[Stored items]
■ ■ ■ ■ ■
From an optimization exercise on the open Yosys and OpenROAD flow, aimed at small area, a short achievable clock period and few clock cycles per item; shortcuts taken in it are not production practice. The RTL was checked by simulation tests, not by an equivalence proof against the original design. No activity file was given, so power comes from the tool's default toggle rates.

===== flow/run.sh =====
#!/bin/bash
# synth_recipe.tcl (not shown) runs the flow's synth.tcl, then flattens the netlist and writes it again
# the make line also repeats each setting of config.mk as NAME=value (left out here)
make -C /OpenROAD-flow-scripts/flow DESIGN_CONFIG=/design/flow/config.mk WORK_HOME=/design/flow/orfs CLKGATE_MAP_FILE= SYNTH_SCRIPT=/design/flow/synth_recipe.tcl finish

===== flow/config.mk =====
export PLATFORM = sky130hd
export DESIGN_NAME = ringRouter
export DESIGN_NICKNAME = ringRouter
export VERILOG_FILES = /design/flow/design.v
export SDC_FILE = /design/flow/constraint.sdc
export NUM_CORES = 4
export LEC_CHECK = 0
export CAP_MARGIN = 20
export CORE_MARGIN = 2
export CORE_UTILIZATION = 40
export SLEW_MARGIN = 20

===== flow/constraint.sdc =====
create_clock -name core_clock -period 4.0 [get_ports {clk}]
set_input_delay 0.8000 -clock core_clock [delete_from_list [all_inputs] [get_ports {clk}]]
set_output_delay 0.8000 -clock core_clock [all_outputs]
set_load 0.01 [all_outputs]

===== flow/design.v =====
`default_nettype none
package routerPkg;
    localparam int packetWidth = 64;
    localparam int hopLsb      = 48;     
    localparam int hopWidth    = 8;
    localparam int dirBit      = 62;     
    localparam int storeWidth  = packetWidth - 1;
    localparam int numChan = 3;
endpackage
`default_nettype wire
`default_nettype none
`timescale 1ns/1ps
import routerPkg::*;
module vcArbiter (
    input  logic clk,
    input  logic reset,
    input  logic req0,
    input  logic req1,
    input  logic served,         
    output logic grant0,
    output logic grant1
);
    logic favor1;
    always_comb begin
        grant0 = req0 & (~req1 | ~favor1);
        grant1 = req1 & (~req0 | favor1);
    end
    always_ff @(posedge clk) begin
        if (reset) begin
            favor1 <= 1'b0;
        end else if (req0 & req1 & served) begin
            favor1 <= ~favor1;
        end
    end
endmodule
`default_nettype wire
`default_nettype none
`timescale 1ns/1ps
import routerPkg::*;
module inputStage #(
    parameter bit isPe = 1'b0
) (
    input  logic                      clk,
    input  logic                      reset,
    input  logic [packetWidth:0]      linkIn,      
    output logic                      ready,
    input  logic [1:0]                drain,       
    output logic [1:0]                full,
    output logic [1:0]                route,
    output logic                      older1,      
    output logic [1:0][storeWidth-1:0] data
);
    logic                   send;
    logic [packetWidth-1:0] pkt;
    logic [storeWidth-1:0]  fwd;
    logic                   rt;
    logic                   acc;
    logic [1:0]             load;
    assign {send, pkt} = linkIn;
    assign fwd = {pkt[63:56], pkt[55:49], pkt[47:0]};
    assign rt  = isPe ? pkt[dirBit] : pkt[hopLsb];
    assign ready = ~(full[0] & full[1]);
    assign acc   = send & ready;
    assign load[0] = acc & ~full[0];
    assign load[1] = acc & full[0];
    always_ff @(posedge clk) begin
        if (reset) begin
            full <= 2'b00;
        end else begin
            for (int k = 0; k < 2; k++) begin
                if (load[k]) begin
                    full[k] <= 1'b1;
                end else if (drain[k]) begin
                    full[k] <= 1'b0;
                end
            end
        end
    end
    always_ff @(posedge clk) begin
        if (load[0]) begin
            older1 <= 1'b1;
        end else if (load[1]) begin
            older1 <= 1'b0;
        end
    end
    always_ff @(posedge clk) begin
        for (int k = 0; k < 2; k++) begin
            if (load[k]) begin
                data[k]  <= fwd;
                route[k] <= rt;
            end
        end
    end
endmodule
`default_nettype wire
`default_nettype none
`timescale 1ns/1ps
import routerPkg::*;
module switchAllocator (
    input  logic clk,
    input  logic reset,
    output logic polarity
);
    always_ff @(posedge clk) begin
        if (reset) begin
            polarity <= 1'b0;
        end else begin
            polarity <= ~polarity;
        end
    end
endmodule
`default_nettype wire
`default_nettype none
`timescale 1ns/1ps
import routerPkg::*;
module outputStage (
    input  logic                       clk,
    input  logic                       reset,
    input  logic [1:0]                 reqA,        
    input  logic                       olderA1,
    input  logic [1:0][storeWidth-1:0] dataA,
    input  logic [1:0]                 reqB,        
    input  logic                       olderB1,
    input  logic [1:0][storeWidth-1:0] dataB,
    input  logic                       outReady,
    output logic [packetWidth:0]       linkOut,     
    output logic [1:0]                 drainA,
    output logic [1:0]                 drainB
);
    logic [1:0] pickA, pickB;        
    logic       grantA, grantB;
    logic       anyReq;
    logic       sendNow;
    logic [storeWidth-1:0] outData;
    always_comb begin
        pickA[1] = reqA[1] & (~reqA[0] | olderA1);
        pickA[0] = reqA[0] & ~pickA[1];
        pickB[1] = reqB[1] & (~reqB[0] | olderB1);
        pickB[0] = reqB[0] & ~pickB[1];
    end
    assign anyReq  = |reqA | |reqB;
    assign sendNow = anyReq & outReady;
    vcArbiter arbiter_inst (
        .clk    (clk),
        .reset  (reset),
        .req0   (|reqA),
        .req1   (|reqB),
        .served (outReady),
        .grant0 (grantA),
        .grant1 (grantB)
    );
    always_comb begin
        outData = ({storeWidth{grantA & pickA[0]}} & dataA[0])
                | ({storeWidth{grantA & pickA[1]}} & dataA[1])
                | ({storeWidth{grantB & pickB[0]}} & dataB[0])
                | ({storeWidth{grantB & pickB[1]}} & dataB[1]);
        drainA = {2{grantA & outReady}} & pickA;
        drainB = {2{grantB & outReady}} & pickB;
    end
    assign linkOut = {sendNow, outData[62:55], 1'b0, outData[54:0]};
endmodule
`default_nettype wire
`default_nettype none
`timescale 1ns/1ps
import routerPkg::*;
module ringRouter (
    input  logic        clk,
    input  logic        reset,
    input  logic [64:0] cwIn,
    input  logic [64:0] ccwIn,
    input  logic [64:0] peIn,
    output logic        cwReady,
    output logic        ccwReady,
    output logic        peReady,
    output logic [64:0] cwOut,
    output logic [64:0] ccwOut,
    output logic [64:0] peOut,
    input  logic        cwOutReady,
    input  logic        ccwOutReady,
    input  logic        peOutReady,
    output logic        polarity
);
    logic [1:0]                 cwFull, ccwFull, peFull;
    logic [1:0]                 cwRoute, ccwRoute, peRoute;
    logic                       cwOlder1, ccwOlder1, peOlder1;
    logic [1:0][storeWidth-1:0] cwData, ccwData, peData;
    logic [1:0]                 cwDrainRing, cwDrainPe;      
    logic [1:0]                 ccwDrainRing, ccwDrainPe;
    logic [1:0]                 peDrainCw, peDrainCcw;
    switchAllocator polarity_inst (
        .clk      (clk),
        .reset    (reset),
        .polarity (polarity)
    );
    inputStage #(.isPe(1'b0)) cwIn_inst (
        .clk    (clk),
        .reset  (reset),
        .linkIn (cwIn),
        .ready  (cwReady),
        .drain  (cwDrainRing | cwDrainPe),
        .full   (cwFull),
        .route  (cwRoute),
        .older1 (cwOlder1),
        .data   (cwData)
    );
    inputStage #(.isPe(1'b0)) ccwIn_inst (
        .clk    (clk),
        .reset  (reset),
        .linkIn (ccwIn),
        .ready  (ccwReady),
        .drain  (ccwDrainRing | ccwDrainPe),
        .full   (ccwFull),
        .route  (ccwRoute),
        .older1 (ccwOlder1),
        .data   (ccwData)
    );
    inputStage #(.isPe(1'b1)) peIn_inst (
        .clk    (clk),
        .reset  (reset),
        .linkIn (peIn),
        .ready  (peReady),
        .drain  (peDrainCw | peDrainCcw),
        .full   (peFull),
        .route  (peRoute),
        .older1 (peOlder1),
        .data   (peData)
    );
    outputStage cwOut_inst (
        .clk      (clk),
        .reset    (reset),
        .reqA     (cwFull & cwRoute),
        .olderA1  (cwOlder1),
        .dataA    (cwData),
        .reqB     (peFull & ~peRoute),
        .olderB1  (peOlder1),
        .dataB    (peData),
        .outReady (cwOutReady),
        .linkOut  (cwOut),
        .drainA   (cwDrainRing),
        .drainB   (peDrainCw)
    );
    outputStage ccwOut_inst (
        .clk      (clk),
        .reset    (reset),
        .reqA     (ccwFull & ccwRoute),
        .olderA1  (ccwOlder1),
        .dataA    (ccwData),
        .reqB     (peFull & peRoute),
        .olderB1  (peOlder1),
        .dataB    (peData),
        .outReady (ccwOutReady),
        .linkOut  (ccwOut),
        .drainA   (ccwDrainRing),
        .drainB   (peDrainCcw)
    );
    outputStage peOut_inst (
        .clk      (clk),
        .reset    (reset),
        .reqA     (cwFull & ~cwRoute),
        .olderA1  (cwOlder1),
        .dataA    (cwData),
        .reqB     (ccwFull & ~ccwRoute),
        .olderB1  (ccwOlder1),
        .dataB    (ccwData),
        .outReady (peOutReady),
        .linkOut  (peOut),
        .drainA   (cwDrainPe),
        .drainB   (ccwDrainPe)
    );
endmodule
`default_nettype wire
■ ■ ■ ■ ■
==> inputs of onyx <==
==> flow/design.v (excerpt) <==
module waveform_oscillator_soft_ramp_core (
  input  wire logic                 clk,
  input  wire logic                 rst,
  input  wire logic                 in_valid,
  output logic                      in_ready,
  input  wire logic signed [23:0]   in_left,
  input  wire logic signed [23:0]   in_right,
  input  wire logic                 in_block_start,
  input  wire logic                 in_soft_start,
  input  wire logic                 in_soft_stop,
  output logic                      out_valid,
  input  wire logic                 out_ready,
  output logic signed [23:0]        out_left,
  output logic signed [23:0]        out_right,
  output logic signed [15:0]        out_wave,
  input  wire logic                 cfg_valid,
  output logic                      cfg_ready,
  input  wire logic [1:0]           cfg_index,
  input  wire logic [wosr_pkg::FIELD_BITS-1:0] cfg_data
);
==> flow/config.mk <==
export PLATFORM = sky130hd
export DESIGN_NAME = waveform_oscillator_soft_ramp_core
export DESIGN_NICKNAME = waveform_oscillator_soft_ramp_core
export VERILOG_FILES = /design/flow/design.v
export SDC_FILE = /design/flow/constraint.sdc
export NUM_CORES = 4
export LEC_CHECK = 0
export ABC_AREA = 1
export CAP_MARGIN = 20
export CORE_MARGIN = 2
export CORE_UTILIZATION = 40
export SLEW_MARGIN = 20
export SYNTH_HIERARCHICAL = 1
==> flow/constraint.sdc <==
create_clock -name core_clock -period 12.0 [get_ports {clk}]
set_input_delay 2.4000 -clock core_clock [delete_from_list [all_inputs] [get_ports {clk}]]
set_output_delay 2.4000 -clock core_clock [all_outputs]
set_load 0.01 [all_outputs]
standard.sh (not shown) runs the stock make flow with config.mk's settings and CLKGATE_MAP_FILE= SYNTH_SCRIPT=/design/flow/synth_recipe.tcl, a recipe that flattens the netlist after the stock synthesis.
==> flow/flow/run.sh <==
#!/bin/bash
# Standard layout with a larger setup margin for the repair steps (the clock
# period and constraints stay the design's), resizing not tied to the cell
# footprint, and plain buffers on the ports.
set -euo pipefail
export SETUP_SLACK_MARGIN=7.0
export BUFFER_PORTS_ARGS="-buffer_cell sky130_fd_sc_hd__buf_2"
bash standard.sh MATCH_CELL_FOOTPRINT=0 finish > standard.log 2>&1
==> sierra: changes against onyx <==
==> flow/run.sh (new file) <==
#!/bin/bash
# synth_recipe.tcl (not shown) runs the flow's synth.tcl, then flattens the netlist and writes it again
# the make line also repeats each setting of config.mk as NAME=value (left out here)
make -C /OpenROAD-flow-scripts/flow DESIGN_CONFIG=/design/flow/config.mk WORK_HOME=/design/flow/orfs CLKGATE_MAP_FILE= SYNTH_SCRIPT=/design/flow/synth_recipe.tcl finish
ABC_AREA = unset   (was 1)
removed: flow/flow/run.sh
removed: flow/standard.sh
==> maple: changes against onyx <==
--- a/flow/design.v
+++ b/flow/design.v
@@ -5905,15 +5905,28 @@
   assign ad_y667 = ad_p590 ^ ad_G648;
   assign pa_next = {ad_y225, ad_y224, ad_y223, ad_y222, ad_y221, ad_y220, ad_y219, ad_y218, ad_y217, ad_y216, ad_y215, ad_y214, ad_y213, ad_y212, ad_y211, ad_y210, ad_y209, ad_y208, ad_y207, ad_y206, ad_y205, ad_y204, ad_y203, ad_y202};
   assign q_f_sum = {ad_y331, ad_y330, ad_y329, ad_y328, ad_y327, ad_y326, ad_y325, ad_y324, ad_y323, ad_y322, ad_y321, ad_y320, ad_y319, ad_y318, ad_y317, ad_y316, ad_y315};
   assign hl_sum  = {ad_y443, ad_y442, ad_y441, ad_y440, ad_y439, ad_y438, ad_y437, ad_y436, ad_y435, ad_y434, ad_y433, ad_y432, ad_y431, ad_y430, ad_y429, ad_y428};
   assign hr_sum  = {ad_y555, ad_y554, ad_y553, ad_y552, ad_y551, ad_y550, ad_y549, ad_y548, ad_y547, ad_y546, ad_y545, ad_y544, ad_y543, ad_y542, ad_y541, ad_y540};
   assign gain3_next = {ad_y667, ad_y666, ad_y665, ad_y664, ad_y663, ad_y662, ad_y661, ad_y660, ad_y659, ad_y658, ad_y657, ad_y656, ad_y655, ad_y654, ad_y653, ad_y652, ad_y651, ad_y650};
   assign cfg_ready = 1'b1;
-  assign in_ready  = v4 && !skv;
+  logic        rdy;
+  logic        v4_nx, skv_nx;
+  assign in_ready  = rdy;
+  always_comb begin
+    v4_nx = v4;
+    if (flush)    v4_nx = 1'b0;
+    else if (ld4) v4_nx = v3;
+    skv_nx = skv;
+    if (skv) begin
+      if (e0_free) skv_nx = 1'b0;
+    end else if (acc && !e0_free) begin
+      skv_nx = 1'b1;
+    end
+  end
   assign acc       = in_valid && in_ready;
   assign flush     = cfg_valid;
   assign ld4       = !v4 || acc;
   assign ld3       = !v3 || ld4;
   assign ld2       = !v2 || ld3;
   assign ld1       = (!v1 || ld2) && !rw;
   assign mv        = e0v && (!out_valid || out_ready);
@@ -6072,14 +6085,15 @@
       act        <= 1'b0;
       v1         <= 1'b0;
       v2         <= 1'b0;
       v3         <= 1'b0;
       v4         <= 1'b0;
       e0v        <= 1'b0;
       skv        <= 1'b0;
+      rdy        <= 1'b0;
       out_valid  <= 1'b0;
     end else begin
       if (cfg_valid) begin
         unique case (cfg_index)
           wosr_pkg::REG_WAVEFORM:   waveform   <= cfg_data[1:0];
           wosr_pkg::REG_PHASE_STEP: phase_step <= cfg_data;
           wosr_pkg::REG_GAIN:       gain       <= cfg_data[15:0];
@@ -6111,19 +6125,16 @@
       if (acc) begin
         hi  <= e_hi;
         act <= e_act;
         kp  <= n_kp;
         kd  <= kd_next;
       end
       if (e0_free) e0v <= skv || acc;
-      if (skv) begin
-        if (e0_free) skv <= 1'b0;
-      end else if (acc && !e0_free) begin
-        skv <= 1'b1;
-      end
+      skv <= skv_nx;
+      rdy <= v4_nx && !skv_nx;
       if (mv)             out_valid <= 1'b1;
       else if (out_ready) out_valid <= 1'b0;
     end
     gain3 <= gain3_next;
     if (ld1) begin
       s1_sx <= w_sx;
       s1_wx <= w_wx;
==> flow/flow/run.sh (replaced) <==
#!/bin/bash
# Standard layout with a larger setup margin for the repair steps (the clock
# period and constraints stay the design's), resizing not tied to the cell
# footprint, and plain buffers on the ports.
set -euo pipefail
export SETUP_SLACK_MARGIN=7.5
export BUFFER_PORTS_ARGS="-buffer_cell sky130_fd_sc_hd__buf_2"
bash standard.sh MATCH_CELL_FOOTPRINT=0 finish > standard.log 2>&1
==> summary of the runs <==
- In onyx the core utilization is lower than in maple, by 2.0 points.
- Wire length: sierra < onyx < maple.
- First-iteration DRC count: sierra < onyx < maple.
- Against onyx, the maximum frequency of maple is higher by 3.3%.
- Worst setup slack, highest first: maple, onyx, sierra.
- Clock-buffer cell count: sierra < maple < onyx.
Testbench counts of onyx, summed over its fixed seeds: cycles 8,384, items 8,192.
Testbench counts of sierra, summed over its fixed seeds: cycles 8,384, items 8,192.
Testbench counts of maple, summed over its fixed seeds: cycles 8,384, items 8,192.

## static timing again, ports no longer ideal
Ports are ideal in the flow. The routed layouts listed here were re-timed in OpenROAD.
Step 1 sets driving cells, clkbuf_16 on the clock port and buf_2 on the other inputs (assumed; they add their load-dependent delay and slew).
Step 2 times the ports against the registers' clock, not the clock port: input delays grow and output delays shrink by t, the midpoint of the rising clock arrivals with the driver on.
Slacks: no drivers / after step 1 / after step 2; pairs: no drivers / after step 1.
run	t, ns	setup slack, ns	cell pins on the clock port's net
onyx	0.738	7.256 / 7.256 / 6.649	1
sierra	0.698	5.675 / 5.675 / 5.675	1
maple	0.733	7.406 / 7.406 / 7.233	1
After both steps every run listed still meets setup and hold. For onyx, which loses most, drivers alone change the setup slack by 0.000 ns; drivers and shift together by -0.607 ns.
■ ■ ■ ■ ■
-- Activity --
Please filter the entries above down to the lines holding "fixed" and copy them.

-- Response to this exercise --
Testbench counts of onyx, summed over its fixed seeds: cycles 8,384, items 8,192.
Testbench counts of sierra, summed over its fixed seeds: cycles 8,384, items 8,192.
Testbench counts of maple, summed over its fixed seeds: cycles 8,384, items 8,192.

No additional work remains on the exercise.